From the top of the entries below through the line containing "localparam logic [1:0] SZ_HALF = 2'b01;", return every line exactly as written, please, and stop there.

++++ INPUT DATA

<file path="config.mk">
export PLATFORM = sky130hd
export DESIGN_NAME = mem_access_unit
export DESIGN_NICKNAME = d
export VERILOG_FILES = /design/src/rtl/mem_acc_pkg.sv /design/src/rtl/byte_lane_unit.sv /design/src/rtl/mem_access_unit.sv
export SDC_FILE = /design/constraint.sdc
export NUM_CORES = 1
export LEC_CHECK = 0
export BUFFER_PORTS_ARGS = -buffer_cell sky130_fd_sc_hd__buf_2
export CORE_AREA = 5 5 119 121
export DETAILED_ROUTE_END_ITERATION = 6
export DIE_AREA = 0 0 124 126
export PLACE_DENSITY = 0.73
export SLEW_MARGIN = 5
export SYNTH_ARGS = -nofsm -noshare
export SYNTH_HDL_FRONTEND = slang
export SYNTH_SLANG_ARGS = --single-unit
export TNS_END_PERCENT = 30
</file>
<file path="constraint.sdc">
create_clock -name clk -period 1.8 [get_ports clk]
set_input_delay 0.27 -clock clk [delete_from_list [all_inputs] [get_ports clk]]
set_output_delay 0.27 -clock clk [all_outputs]
set_load 0.03 [all_outputs]
</file>
<file path="src/rtl/mem_acc_pkg.sv">
// Shared encodings, FSM state type and alignment helper for the data-memory
// load/store controller.
package mem_acc_pkg;

    localparam logic [1:0] SZ_BYTE = 2'b00;
    localparam logic [1:0] SZ_HALF = 2'b01;
    localparam logic [1:0] SZ_WORD = 2'b10;
    localparam logic [1:0] SZ_RSVD = 2'b11;

    typedef enum logic [2:0] {
        IDLE   = 3'd0,
        ACCESS = 3'd1,
        WRITE  = 3'd2,
        ERR    = 3'd3,
        RESP   = 3'd4
    } state_t;

    // Reserved size is folded in here so the accept path has a single check.
    function automatic logic is_misaligned(input logic [1:0] size, input logic [1:0] addr_lo);
        logic bad;
        bad = 1'b0;
        case (size)
            SZ_BYTE: bad = 1'b0;
            SZ_HALF: bad = addr_lo[0];
            SZ_WORD: bad = |addr_lo;
            default: bad = 1'b1;
        endcase
        return bad;
    endfunction

endpackage

</file>
<file path="src/rtl/byte_lane_unit.sv">
// Little-endian lane extraction/extension for loads and lane merge for
// sub-word stores; purely combinational.
module byte_lane_unit
    import mem_acc_pkg::*;
(
    input  logic [31:0] i_word,
    input  logic [1:0]  i_addr_lo,
    input  logic [1:0]  i_size,
    input  logic        i_sext,
    input  logic [15:0] i_wdata,
    output logic [31:0] o_load,
    output logic [31:0] o_merged
);

    logic [7:0]  w_byte;
    logic [15:0] w_half;

    always_comb begin
        w_byte = i_word[7:0];
        case (i_addr_lo)
            2'd1:    w_byte = i_word[15:8];
            2'd2:    w_byte = i_word[23:16];
            2'd3:    w_byte = i_word[31:24];
            default: w_byte = i_word[7:0];
        endcase
        w_half = i_addr_lo[1] ? i_word[31:16] : i_word[15:0];

        // Word loads ignore sext.
        o_load = i_word;
        if (i_size == SZ_BYTE) begin
            o_load = {{24{i_sext & w_byte[7]}}, w_byte};
        end else if (i_size == SZ_HALF) begin
            o_load = {{16{i_sext & w_half[15]}}, w_half};
        end

        o_merged = i_word;
        if (i_size == SZ_BYTE) begin
            case (i_addr_lo)
                2'd1:    o_merged[15:8]  = i_wdata[7:0];
                2'd2:    o_merged[23:16] = i_wdata[7:0];
                2'd3:    o_merged[31:24] = i_wdata[7:0];
                default: o_merged[7:0]   = i_wdata[7:0];
            endcase
        end else if (i_size == SZ_HALF) begin
            if (i_addr_lo[1]) begin
                o_merged[31:16] = i_wdata;
            end else begin
                o_merged[15:0] = i_wdata;
            end
        end
    end

endmodule

</file>
<file path="src/rtl/mem_access_unit.sv">
// Load/store controller between the pipeline and word-addressed data memory:
// one request at a time, sub-word stores done as read-modify-write.
module mem_access_unit
    import mem_acc_pkg::*;
#(
    parameter int ADDR_W = 12
) (
    input  logic              clk,
    input  logic              reset,
    input  logic              req,
    input  logic              wr,
    input  logic [1:0]        size,
    input  logic              sext,
    input  logic [31:0]       addr,
    input  logic [31:0]       wdata,
    output logic              busy,
    output logic              done,
    output logic [31:0]       rdata,
    output logic              exc_adel,
    output logic              exc_ades,
    output logic [ADDR_W-3:0] mem_addr,
    output logic [31:0]       mem_din,
    output logic              mem_we,
    input  logic [31:0]       mem_dout
);

    state_t              r_state;
    state_t              w_next;
    logic                r_wr;
    logic [1:0]          r_size;
    logic                r_sext;
    logic [ADDR_W-1:0]   r_addr;
    logic [31:0]         r_wdata;
    logic [31:0]         r_rdata;
    logic [31:0]         r_merged;
    logic                r_exc_adel;
    logic                r_exc_ades;
    logic                w_bad;
    logic                w_word_store;
    logic [31:0]         w_load;
    logic [31:0]         w_merged;

    assign w_bad        = is_misaligned(size, addr[1:0]) | (|addr[31:ADDR_W]);
    assign w_word_store = r_wr && (r_size == SZ_WORD);

    byte_lane_unit u_lanes (
        .i_word    (mem_dout),
        .i_addr_lo (r_addr[1:0]),
        .i_size    (r_size),
        .i_sext    (r_sext),
        .i_wdata   (r_wdata[15:0]),
        .o_load    (w_load),
        .o_merged  (w_merged)
    );

    always_ff @(posedge clk) begin
        if (reset) begin
            r_state <= IDLE;
        end else begin
            r_state <= w_next;
        end
    end

    always_comb begin
        w_next  = r_state;
        mem_we  = 1'b0;
        mem_din = 32'd0;
        case (r_state)
            IDLE: begin
                if (req) begin
                    w_next = w_bad ? ERR : ACCESS;
                end
            end
            ACCESS: begin
                if (w_word_store) begin
                    mem_we  = 1'b1;
                    mem_din = r_wdata;
                end
                w_next = (r_wr && !w_word_store) ? WRITE : RESP;
            end
            WRITE: begin
                mem_we  = 1'b1;
                mem_din = r_merged;
                w_next  = RESP;
            end
            ERR:     w_next = RESP;
            RESP:    w_next = IDLE;
            default: w_next = IDLE;
        endcase
        // A reset landing on the write edge must not let the store through.
        if (reset) begin
            mem_we  = 1'b0;
            mem_din = 32'd0;
        end
    end

    always_ff @(posedge clk) begin
        if (reset) begin
            r_wr       <= 1'b0;
            r_size     <= SZ_BYTE;
            r_sext     <= 1'b0;
            r_addr     <= '0;
            r_wdata    <= 32'd0;
            r_rdata    <= 32'd0;
            r_merged   <= 32'd0;
            r_exc_adel <= 1'b0;
            r_exc_ades <= 1'b0;
        end else begin
            case (r_state)
                IDLE: begin
                    if (req) begin
                        r_wr       <= wr;
                        r_size     <= size;
                        r_sext     <= sext;
                        r_addr     <= addr[ADDR_W-1:0];
                        r_wdata    <= wdata;
                        r_exc_adel <= 1'b0;
                        r_exc_ades <= 1'b0;
                    end
                end
                ACCESS: begin
                    if (!r_wr) begin
                        r_rdata <= w_load;
                    end else begin
                        r_merged <= w_merged;
                    end
                end
                ERR: begin
                    r_exc_adel <= ~r_wr;
                    r_exc_ades <= r_wr;
                end
                default: ;
            endcase
        end
    end

    assign busy     = (r_state != IDLE);
    assign done     = (r_state == RESP);
    assign rdata    = r_rdata;
    assign exc_adel = r_exc_adel;
    assign exc_ades = r_exc_ades;
    assign mem_addr = r_addr[ADDR_W-1:2];

endmodule

</file>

++++++++

EXERCISE RESPONSE:
<file path="config.mk">
export PLATFORM = sky130hd
export DESIGN_NAME = mem_access_unit
export DESIGN_NICKNAME = d
export VERILOG_FILES = /design/src/rtl/mem_acc_pkg.sv /design/src/rtl/byte_lane_unit.sv /design/src/rtl/mem_access_unit.sv
export SDC_FILE = /design/constraint.sdc
export NUM_CORES = 1
export LEC_CHECK = 0
export BUFFER_PORTS_ARGS = -buffer_cell sky130_fd_sc_hd__buf_2
export CORE_AREA = 5 5 119 121
export DETAILED_ROUTE_END_ITERATION = 6
export DIE_AREA = 0 0 124 126
export PLACE_DENSITY = 0.73
export SLEW_MARGIN = 5
export SYNTH_ARGS = -nofsm -noshare
export SYNTH_HDL_FRONTEND = slang
export SYNTH_SLANG_ARGS = --single-unit
export TNS_END_PERCENT = 30
</file>
<file path="constraint.sdc">
create_clock -name clk -period 1.8 [get_ports clk]
set_input_delay 0.27 -clock clk [delete_from_list [all_inputs] [get_ports clk]]
set_output_delay 0.27 -clock clk [all_outputs]
set_load 0.03 [all_outputs]
</file>
<file path="src/rtl/mem_acc_pkg.sv">
// Shared encodings, FSM state type and alignment helper for the data-memory
// load/store controller.
package mem_acc_pkg;

    localparam logic [1:0] SZ_BYTE = 2'b00;
    localparam logic [1:0] SZ_HALF = 2'b01;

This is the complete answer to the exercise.